Mentre ciò avveniva, lei pensò a Vorneen ed a Mirtin, e si domandò se erano ancora vivi. Pensò di lasciare quella casa e di andarli a cercare. Pensò a Dirna. Pensò alla nave che era andata distrutta, con il suo piccolo giardino e la sua piccola galleria di opere d’arte Dirnane.

Poi strinse con le mani l’ampia schiena di Falkner e cercò di scacciare quei pensieri dalla sua mente. Sul momento, almeno, ci riuscì. Sul momento.

CAPITOLO DICIOTTESIMO

Tutto quello che ci voleva, si disse David Bridger, era un po’ di intelligenza e molta perseveranza. Cosa c’era di così difficile nel rintracciare quel Dirnano? Bastava tenere le orecchie aperte, fare grandi sorrisi, rivolgere qualche domanda, e la cosa era fatta.

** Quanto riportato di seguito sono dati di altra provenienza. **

Source: an optimization exercise on an open RTL-to-GDS flow (aim: small area). Production flows keep margins and buffers that such runs may drop. The RTL was checked by simulation tests, not by an equivalence proof against the original design. No activity file was given, so power comes from the tool's default toggle rates.

## FIFO_shift_reg_beh
module FIFO_shift_reg_beh
#(
    parameter FIFO_width = 32,
    parameter FIFO_depth = 10                    
 )
(
    output reg [FIFO_width - 1 : 0] dataOut,
    output empty, full,
    input readEnable, writeEnable,
    input [FIFO_width - 1 : 0] dataIn,
    input enable, reset, clk
    );
    reg [FIFO_width - 1 : 0] slot [0 : FIFO_depth - 1];
    reg [5:0] count;
    wire [FIFO_depth : 0] at;
    assign at[0]  = ~count[5] & ~count[0];
    assign at[1]  =  count[0] & ~count[1];
    assign at[2]  =  count[1] & ~count[2];
    assign at[3]  =  count[2] & ~count[3];
    assign at[4]  =  count[3] & ~count[4];
    assign at[5]  =  count[4] & ~count[5];
    assign at[6]  =  count[5] &  count[0];
    assign at[7]  = ~count[0] &  count[1];
    assign at[8]  = ~count[1] &  count[2];
    assign at[9]  = ~count[2] &  count[3];
    assign at[10] = ~count[3] &  count[4];
    assign empty = at[0];
    assign full  = at[FIFO_depth];
    wire doRead  = readEnable & ~empty;
    wire doWrite = writeEnable & ~full & ~doRead;
    integer i;
    always @(posedge clk)
        if (enable & ~reset & doWrite) begin
            slot[0] <= dataIn;
            for (i = 1; i < FIFO_depth; i = i + 1)
                slot[i] <= slot[i-1];
        end
    reg [FIFO_width - 1 : 0] oldest;
    always @(*) begin
        oldest = {FIFO_width{1'b0}};
        for (i = 0; i < FIFO_depth; i = i + 1)
            oldest = oldest | (slot[i] & {FIFO_width{at[i+1]}});
    end
    always @(posedge clk)
        if (enable) begin
            if (reset) begin
                count <= 6'b000000;
                dataOut <= {FIFO_width{1'b0}};
            end else if (doRead) begin
                count <= {~count[0], count[5:1]};
                dataOut <= oldest;
            end else if (doWrite)
                count <= {count[4:0], ~count[5]};
        end
endmodule
Size: roughly 550 cells after synthesis, about 12000 sq um of cells after synthesis.
clock: 5.0 ns
lec_check: 0
cap_margin: 20
core_margin: 2
core_utilization: 40
cts_buf_list: sky130_fd_sc_hd__clkbuf_16
cts_cluster_diameter: 80
cts_cluster_size: 30
place_density: 0.6
slew_margin: 20
standard.sh (not shown) runs the stock make flow with config.mk's settings and CLKGATE_MAP_FILE= SYNTH_SCRIPT=/design/flow/synth_recipe.tcl, a recipe that flattens the netlist after the stock synthesis.
==> flow/flow/run.sh <==
#!/bin/bash
# The standard layout, with two changes:
#  - after the standard synthesis, the logic between its registers is replaced by the
#    hand-mapped netlist gen_netlist.py writes (the registers stay as synthesis made them);
#  - every input and output port gets the smallest buffer, sky130_fd_sc_hd__buf_1.
# Each tool's output goes to a log of its own in this folder.
set -euo pipefail
R=orfs/results/${FLOW_PLATFORM}/FIFO_shift_reg_beh/base
export BUFFER_PORTS_ARGS="-buffer_cell sky130_fd_sc_hd__buf_1"
export CTS_ARGS="-sink_clustering_enable -repair_clock_nets -sink_clustering_size 30 -sink_clustering_max_diameter 80 -buf_list {sky130_fd_sc_hd__clkbuf_8 sky130_fd_sc_hd__clkbuf_16} -dont_use_dummy_load"
bash standard.sh synth > synth.log 2>&1
cp $R/1_2_yosys.v standard_1_2_yosys.v
if python3 flow/gen_netlist.py standard_1_2_yosys.v $R/1_2_yosys.v > gen_netlist.log 2>&1; then
  rm -f $R/1_synth.odb $R/1_synth.sdc
fi
bash standard.sh finish > layout.log 2>&1
Other scripts of this flow, unchanged in this note and not shown: flow/flow/gen_netlist.py
Change:
--- a/flow/flow/run.sh
+++ b/flow/flow/run.sh
@@ -8,5 +8,4 @@
 R=orfs/results/${FLOW_PLATFORM}/FIFO_shift_reg_beh/base
 export BUFFER_PORTS_ARGS="-buffer_cell sky130_fd_sc_hd__buf_1"
-export CTS_ARGS="-sink_clustering_enable -repair_clock_nets -sink_clustering_size 30 -sink_clustering_max_diameter 80 -buf_list {sky130_fd_sc_hd__clkbuf_8 sky130_fd_sc_hd__clkbuf_16} -dont_use_dummy_load"
 bash standard.sh synth > synth.log 2>&1
 cp $R/1_2_yosys.v standard_1_2_yosys.v
After rerunning:
- The changed run passed the timing, DRC and antenna checks
- flip-flop and latch count does not change
- final cell count came out higher by 0.38%
- critical path depth stays the same
- clock power came out higher by about 10%
- maximum frequency came out lower by 0.45%

-- afterwards: timing with drivers on the ports --
Ports are ideal in the flow. The routed layouts listed here were re-timed in OpenROAD. Step 1 sets driving cells, clkbuf_16 on the clock port and buf_2 on the other inputs (assumed; they add their load-dependent delay and slew). Step 2 also shifts input and output timing later by t, the mid clock arrival at the registers, as if the neighbouring blocks saw the same clock. Three values: no drivers, after step 1, after step 2; two values: the first two.
run | shift t [ns] | setup WS [ns] | worst slew at a driven data input, ns
the first run | 0.536 | 2.105 / 2.105 / 1.681 | 0.03
the second run | 0.555 | 2.092 / 2.092 / 1.661 | 0.03
After both steps setup and hold are still met in every run listed. The setup slack of the second run, which loses most, moves by 0.000 ns with the drivers and by -0.431 ns with both steps.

Naturalmente, non aveva ancora messo di fatto gli occhi su nessun Dirnano. Ma era ben certo di averne trovato almeno uno, ed in breve ne avrebbe avuto la conferma. Il primo, forse, avrebbe potuto condurlo dagli altri due. In ogni caso, già l’averne trovato uno era una grossa impresa. L’agente Kranazoi sogghignò e si tormentò tutto soddisfatto le pesanti mascelle. Tra poco, pensava, si sarebbe messo in contatto con la nave ed avrebbe trasmesso la notizia a Bar-79-Codon-zzz. Lei gli avrebbe dovuto un bel po’ di scuse, quando avesse saputo che era riuscito nella sua missione!

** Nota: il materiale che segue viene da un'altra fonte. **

Context: an optimization exercise on an open-source flow, tuned for small area. The choices shown serve that exercise and are no tape-out recipe.
At most, simulation tests tie the RTL to the original design; equivalence was not proved.

red:
==> flow/design.v <==
module edge_detector(
  input  logic clk,
  input  logic rst,
  input  logic in,
  output logic out
);
  logic [1:0] s_reg;
  always_ff @(posedge clk,posedge rst) begin
    if (rst)
      s_reg <= 2'b0;
    else begin
      s_reg[1] <= s_reg[0];
      s_reg[0] <= in;
    end
  end
  assign out = ~s_reg[1] & s_reg[0];
endmodule
module cellCA_sv(
	input logic self,
	input logic [2:0] vs,
	input logic [2:0] vc,
	output logic next);
logic p0, p1, q0, q1, h, c;
logic p0n, p1n, q0n, q1n;
assign {p1n, p0n} = {1'b0, ~vs[0]} + {1'b0, ~vs[1]} + {1'b0, ~vs[2]};
assign {q1n, q0n} = {1'b0, ~vc[0]} + {1'b0, ~vc[1]} + {1'b0, ~vc[2]};
assign p0 = ~p0n;
assign p1 = ~p1n;
assign q0 = ~q0n;
assign q1 = ~q1n;
assign h = p1 ^ q0;
assign c = p1 & q0;
assign next = (p0 & h & ~(c | q1)) | (self & ~p0 & ~h & (c ^ q1));
endmodule
module PanelDisplay (
	input logic clk,
	input logic rst,
	input logic cellOn,
	output logic [4:0] cellRow,
	output logic [5:0] cellCol,
	output logic [4:0] cycle20,
	output logic hsync,
	output logic vsync,
	output logic [3:0] red,
	output logic [3:0] green,
	output logic [3:0] blue);
  logic half;            
  logic [3:0] hOne;      
  logic [1:0] hTen;      
  logic [5:0] hCell;     
  logic [4:0] vLine;     
  logic [4:0] vCell;     
  logic hOneEnd, hTenEnd, lineEnd;
  assign hOneEnd = !half && hOne == 4'd9;
  assign hTenEnd = hOneEnd && (hTen == 2'd2 || (hCell == 6'd34 && hTen == 2'd1));
  assign lineEnd = hOneEnd && hCell == 6'd31 && hTen == 2'd0;
  always_ff @(posedge clk, posedge rst) begin
    if (rst) begin
      half <= 1'b0;
      hOne <= 4'd0;
      hTen <= 2'd1;      
      hCell <= 6'd31;
      vLine <= 5'd0;
      vCell <= 5'd0;
    end else begin
      half <= !half;
      if (!half)
        hOne <= (hOne == 4'd9) ? 4'd0 : hOne + 4'd1;
      if (hOneEnd)
        hTen <= hTenEnd ? 2'd0 : hTen + 2'd1;
      if (hTenEnd)
        hCell <= (hCell == 6'd34) ? 6'd0 : hCell + 6'd1;
      if (lineEnd) begin
        if (vLine == 5'd29 || (vCell == 5'd22 && vLine == 5'd5)) begin
          vLine <= 5'd0;
          vCell <= (vCell == 5'd22) ? 5'd0 : vCell + 5'd1;
        end else
          vLine <= vLine + 5'd1;
      end
    end
  end
  assign cellRow = vCell;
  assign cellCol = hCell;
  logic [3:0] hOneLag;
  assign hOneLag = !half ? hOne : (hOne == 4'd0) ? 4'd9 : hOne - 4'd1;
  assign cycle20 = {hOneLag, half};
  logic hsLow;
  always_comb begin
    if (hCell > 6'd25 && hCell < 6'd29)
      hsLow = 1'b1;
    else if (hCell == 6'd25)
      hsLow = hTen != 2'd0 || hOne >= 4'd6;
    else if (hCell == 6'd29)
      hsLow = hTen == 2'd0 && hOne <= 4'd5;
    else
      hsLow = 1'b0;
  end
  assign hsync = !hsLow;
  assign vsync = !(vCell == 5'd21 && vLine >= 5'd7 && vLine <= 5'd12);
  logic leftBar, rightBar, board, grid;
  assign leftBar = hCell > 6'd31 || (hCell == 6'd31 && hTen != 2'd0);   
  assign rightBar = (hCell >= 6'd20 && hCell <= 6'd22) || (hCell == 6'd23 && hTen == 2'd0);  
  assign board = hCell < 6'd20;                                           
  assign grid = (hTen == 2'd2 && hOne == 4'd9) || vLine == 5'd29;
  always_comb begin
    red = 4'b0000;
    green = 4'b0000;
    blue = 4'b0000;
    if (vCell < 5'd20) begin
      if (leftBar || rightBar) begin
        red = 4'b1111;
        green = 4'b1001;
        blue = 4'b1111;
      end else if (board) begin
        if (grid)
          red = 4'b1111;
        else if (cellOn) begin
          red = 4'b1111;
          green = 4'b1111;
          blue = 4'b1111;
        end
      end
    end
  end
endmodule
module GameOfLife_20(
	input logic clk,
	input logic rst,
	input logic load,
	input logic [4:0] load_row,  
	input logic [19:0] load_data,  
	input logic speedButton,  
	output logic vsync_out,
	output logic hsync_out,
	output logic [3:0] red,
	output logic [3:0] green,
	output logic [3:0] blue);
localparam int QN = 6;
logic vsync, hsync;
logic edgeDet, speedButtonEdge, step;
logic [1:0] vsync_edge;
logic [1:0] speedCounter;
logic [9:0][19:0] ringE, ringO;
logic [4:0] cycle20;      
logic [3:0] pair;         
logic sweep;              
logic sweepReg;
logic clearing;           
assign pair = (cycle20 >= 5'd10) ? 4'(cycle20 - 5'd10) : cycle20[3:0];
assign sweep = step | sweepReg;
always_ff @(posedge clk, posedge rst) begin
	if (rst) begin
		sweepReg <= 1'b1;
		clearing <= 1'b1;
	end else begin
		sweepReg <= sweep & (pair != 4'd9);
		clearing <= clearing & (pair != 4'd9);
	end
end
logic rowOk, pending, enq;
logic [3:0] lpair;
logic [4:0] dsum;
logic [3:0] dslot;
logic [9:0] ldE, ldO;
assign rowOk = load && (load_row < 5'd20);
assign lpair = load_row[4:1];
assign pending = sweep && (lpair > pair);    
assign enq = rowOk && pending;
assign dsum = {1'b0, lpair} + 5'd9 - {1'b0, pair};
assign dslot = (dsum >= 5'd10) ? 4'(dsum - 5'd10) : dsum[3:0];
always_comb
	for (int s = 0; s < 10; s++) begin
		ldE[s] = rowOk && !pending && !load_row[0] && (dslot == 4'(s));
		ldO[s] = rowOk && !pending && load_row[0] && (dslot == 4'(s));
	end
logic [QN-1:0] qv;
logic [QN-1:0][4:0] qtag;
logic [QN-1:0][19:0] qdata;
logic [QN-1:0] qhit, qfree, qalloc, qwr, qcm;
logic qanyhit, qcommitE, qcommitO;
logic [19:0] qoutE, qoutO;
always_comb begin
	qanyhit = 1'b0;
	qcommitE = 1'b0;
	qcommitO = 1'b0;
	qoutE = 20'd0;
	qoutO = 20'd0;
	for (int i = 0; i < QN; i++) begin
		qhit[i] = qv[i] && (qtag[i] == load_row);
		qcm[i] = sweep && qv[i] && (qtag[i][4:1] == pair);
		qfree[i] = !qv[i] || qcm[i];    
		qanyhit |= qhit[i];
		if (qcm[i] && !qtag[i][0]) begin
			qcommitE = 1'b1;
			qoutE |= qdata[i];
		end
		if (qcm[i] && qtag[i][0]) begin
			qcommitO = 1'b1;
			qoutO |= qdata[i];
		end
	end
	for (int i = 0; i < QN; i++) begin
		qalloc[i] = qfree[i];
		for (int k = 0; k < i; k++)
			if (qfree[k]) qalloc[i] = 1'b0;
		qwr[i] = enq && (qanyhit ? qhit[i] : qalloc[i]);
	end
end
always_ff @(posedge clk, posedge rst) begin
	if (rst)
		qv <= '0;
	else
		for (int i = 0; i < QN; i++)
			if (qwr[i])
				qv[i] <= 1'b1;
			else if (qcm[i])
				qv[i] <= 1'b0;
end
always_ff @(posedge clk)
	for (int i = 0; i < QN; i++)
		if (qwr[i]) begin
			qtag[i] <= load_row;
			qdata[i] <= load_data;
		end
logic [19:0] lineBuf;
logic [19:0] rowA, rowE, rowO, rowB, newE, newO;
assign rowA = (pair == 4'd0) ? 20'd0 : lineBuf;
assign rowE = ringE[0];
assign rowO = ringO[0];
assign rowB = (pair == 4'd9) ? 20'd0 : ~ringE[1];
logic [21:0] vsE, vcE, vsO, vcO;   
assign vsE[0] = 1'b0;
assign vcE[0] = 1'b0;
assign vsE[21] = 1'b0;
assign vcE[21] = 1'b0;
assign vsO[0] = 1'b0;
assign vcO[0] = 1'b0;
assign vsO[21] = 1'b0;
assign vcO[21] = 1'b0;
genvar j;
generate
for (j = 0; j < 20; j++) begin : g_col
	assign {vcE[j+1], vsE[j+1]} = {1'b0, rowA[j]} + {1'b0, rowE[j]} + {1'b0, rowO[j]};
	assign {vcO[j+1], vsO[j+1]} = {1'b0, rowE[j]} + {1'b0, rowO[j]} + {1'b0, rowB[j]};
	cellCA_sv u_cellE (.self(rowE[j]), .vs(vsE[j+2:j]), .vc(vcE[j+2:j]), .next(newE[j]));
	cellCA_sv u_cellO (.self(rowO[j]), .vs(vsO[j+2:j]), .vc(vcO[j+2:j]), .next(newO[j]));
end
endgenerate
logic [19:0] wpE, wpO;
always_comb begin
	if (sweep) begin
		wpE = qcommitE ? qoutE : clearing ? 20'd0 : newE;
		wpO = qcommitO ? qoutO : clearing ? 20'd0 : newO;
	end else begin
		wpE = ringE[0];
		wpO = ringO[0];
	end
end
always_ff @(posedge clk) begin
	for (int s = 0; s < 9; s++) begin
		ringE[s] <= ldE[s] ? ((s % 2 == 1) ? ~load_data : load_data) : ~ringE[s+1];
		ringO[s] <= ldO[s] ? ((s % 2 == 1) ? ~load_data : load_data) : ~ringO[s+1];
	end
	ringE[9] <= ldE[9] ? ~load_data : ~wpE;
	ringO[9] <= ldO[9] ? ~load_data : ~wpO;
end
logic [4:0] cellRow;
logic [5:0] cellCol;
always_ff @(posedge clk) begin
	if (rowOk && load_row == cellRow)
		lineBuf <= load_data;
	else if (sweep || cellRow[4:1] == pair)
		lineBuf <= (sweep || cellRow[0]) ? ringO[0] : ringE[0];
end
PanelDisplay panel(.clk(clk), .rst(rst), .cellOn(lineBuf[cellCol[4:0]]),
                   .cellRow(cellRow), .cellCol(cellCol), .cycle20(cycle20), .hsync(hsync),
                   .vsync(vsync), .red(red), .green(green), .blue(blue));
assign vsync_out = vsync;
assign hsync_out = hsync;
edge_detector vsync_edge_det(.clk(clk), .rst(rst), .in(vsync), .out(edgeDet));
edge_detector speedButton_edge(.clk(clk), .rst(rst), .in(speedButton), .out(speedButtonEdge));
always_ff @(posedge clk, posedge rst) begin
	if (rst)
		speedCounter <= 2'd0;
	else if (speedButtonEdge)
		speedCounter <= speedCounter + 2'd1;
end
assign step = edgeDet && ({1'b0, vsync_edge} >= 3'd3 - {1'b0, speedCounter});
always_ff @(posedge clk, posedge rst) begin
	if (rst)
		vsync_edge <= 2'd0;
	else if (edgeDet) begin
		if (step)
			vsync_edge <= 2'd0;
		else
			vsync_edge <= vsync_edge + 2'd1;
	end
end
endmodule
Settings: LEC_CHECK=0, CAP_MARGIN=0, CORE_MARGIN=2, CORE_UTILIZATION=70, SLEW_MARGIN=0; clock period 10.0 ns.
standard.sh (not shown) runs the stock make flow with config.mk's settings and CLKGATE_MAP_FILE= SYNTH_SCRIPT=/design/flow/synth_recipe.tcl, a recipe that flattens the netlist after the stock synthesis.
==> flow/flow/run.sh <==
#!/bin/bash
set -e
export CTS_ARGS="-sink_clustering_enable -repair_clock_nets -buf_list sky130_fd_sc_hd__clkbuf_2 -sink_clustering_size 6 -dont_use_dummy_load"
export BUFFER_PORTS_ARGS="-buffer_cell sky130_fd_sc_hd__buf_1"
bash standard.sh > standard_run.log 2>&1
The inputs of blue differ from those of red as listed below.
--- a/flow/design.v
+++ b/flow/design.v
@@ -17,23 +17,17 @@
 endmodule
 module cellCA_sv(
 	input logic self,
 	input logic [2:0] vs,
 	input logic [2:0] vc,
 	output logic next);
-logic p0, p1, q0, q1, h, c;
-logic p0n, p1n, q0n, q1n;
-assign {p1n, p0n} = {1'b0, ~vs[0]} + {1'b0, ~vs[1]} + {1'b0, ~vs[2]};
-assign {q1n, q0n} = {1'b0, ~vc[0]} + {1'b0, ~vc[1]} + {1'b0, ~vc[2]};
-assign p0 = ~p0n;
-assign p1 = ~p1n;
-assign q0 = ~q0n;
-assign q1 = ~q1n;
-assign h = p1 ^ q0;
-assign c = p1 & q0;
-assign next = (p0 & h & ~(c | q1)) | (self & ~p0 & ~h & (c ^ q1));
+logic p0, p1, q0, q1;
+assign {p1, p0} = vs[0] + vs[1] + vs[2];
+assign {q1, q0} = vc[0] + vc[1] + vc[2];
+assign next = (p0 & ~q1 & (q0 ^ p1)) |
+              (self & ~p0 & (q1 ? (~q0 & ~p1) : (q0 & p1)));
 endmodule
 module PanelDisplay (
 	input logic clk,
 	input logic rst,
 	input logic cellOn,
 	output logic [4:0] cellRow,
@@ -237,14 +231,14 @@
 assign vcO[0] = 1'b0;
 assign vsO[21] = 1'b0;
 assign vcO[21] = 1'b0;
 genvar j;
 generate
 for (j = 0; j < 20; j++) begin : g_col
-	assign {vcE[j+1], vsE[j+1]} = {1'b0, rowA[j]} + {1'b0, rowE[j]} + {1'b0, rowO[j]};
-	assign {vcO[j+1], vsO[j+1]} = {1'b0, rowE[j]} + {1'b0, rowO[j]} + {1'b0, rowB[j]};
+	assign {vcE[j+1], vsE[j+1]} = rowA[j] + rowE[j] + rowO[j];
+	assign {vcO[j+1], vsO[j+1]} = rowE[j] + rowO[j] + rowB[j];
 	cellCA_sv u_cellE (.self(rowE[j]), .vs(vsE[j+2:j]), .vc(vcE[j+2:j]), .next(newE[j]));
 	cellCA_sv u_cellO (.self(rowO[j]), .vs(vsO[j+2:j]), .vc(vcO[j+2:j]), .next(newO[j]));
 end
 endgenerate
 logic [19:0] wpE, wpO;
 always_comb begin
Results
Summary: with red as the reference, total instance count after detailed placement in blue moved up by a few percent. blue vs. red: post-placement setup slack went up by 0.023 ns. For net count after synthesis, dividing the value from red by the value from blue gives 0.938. blue: utilization lower than red. Diff red -> blue: number of multi-input combinational cells in the layout rose by about 10%, design area picked up an extra 0.0012 mm^2, combined area of the multi-input logic cells +0.0012 mm^2, cell count increased by 6.3% relative to the old numbers. Minimum clock period after layout ended up 0.18 ns lower on blue than on red. The gate count of the mapped netlist of blue exceeds that of red by 193. | effective utilization at floorplan | blue vs red | 0.18 points lower |.
For blue, only the layout was checked, not whether the RTL still works.

==> re-timing with driven ports <==
No port has a modelled driver above. Below, the same layouts with a new extraction and two added sets of constraints. Step 1, drivers: a clkbuf_16 drives clk and a buf_2 each remaining input, both assumed. Step 2, shift: input delay + t, output delay - t, t = (earliest + latest rising clock arrival at the registers) / 2. This alone moves slack from input paths to output paths. a / b / c = ideal ports / drivers / drivers and shift; a / b = the first two.
run | t (ns) | setup WS [ns] | hold WS [ns] | worst slew at a driven data input, ns
red | 1.352 | 2.551 / 2.551 / 2.551 | 0.268 / 0.268 / 0.268 | 0.04
blue | 1.130 | 2.736 / 2.736 / 2.736 | 0.377 / 0.377 / 0.377 | 0.05
After both steps setup and hold are still met in every run listed.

Si rannicchiò nella sua macchina parcheggiata e tenne gli occhi fissi sulla casa del colonnello Falkner.

Mettere insieme la storia era stata una faccenda piuttosto complicata. Per prima cosa gli era giunta all’orecchio la voce che nel deserto erano atterrati degli esseri di un disco volante… abbastanza vero. Poi aveva sentito dire che un certo ufficiale del SOA aveva preso parte alla ricerca ed aveva trovato qualcosa, ma invece di fare rapporto l’aveva deliberatamente tenuto nascosto. Quella era la diceria che Bridger aveva raccolto nella sala da cocktail. A quanto sembrava, l’ufficiale del SOA era andato in perlustrazione nel deserto con un mezzo cingolato e ne era ritornato con qualcosa o qualcuno. L’unico testimone era stato l’autista del cingolato, il quale non era un individuo molto sveglio, ma aveva capito che doveva essere successo qualcosa di strano. L’autista — così si diceva — era stato immediatamente trasferito ad una remota base militare nel nord del paese, ma non prima di essersi lasciato sfuggire qualche parola.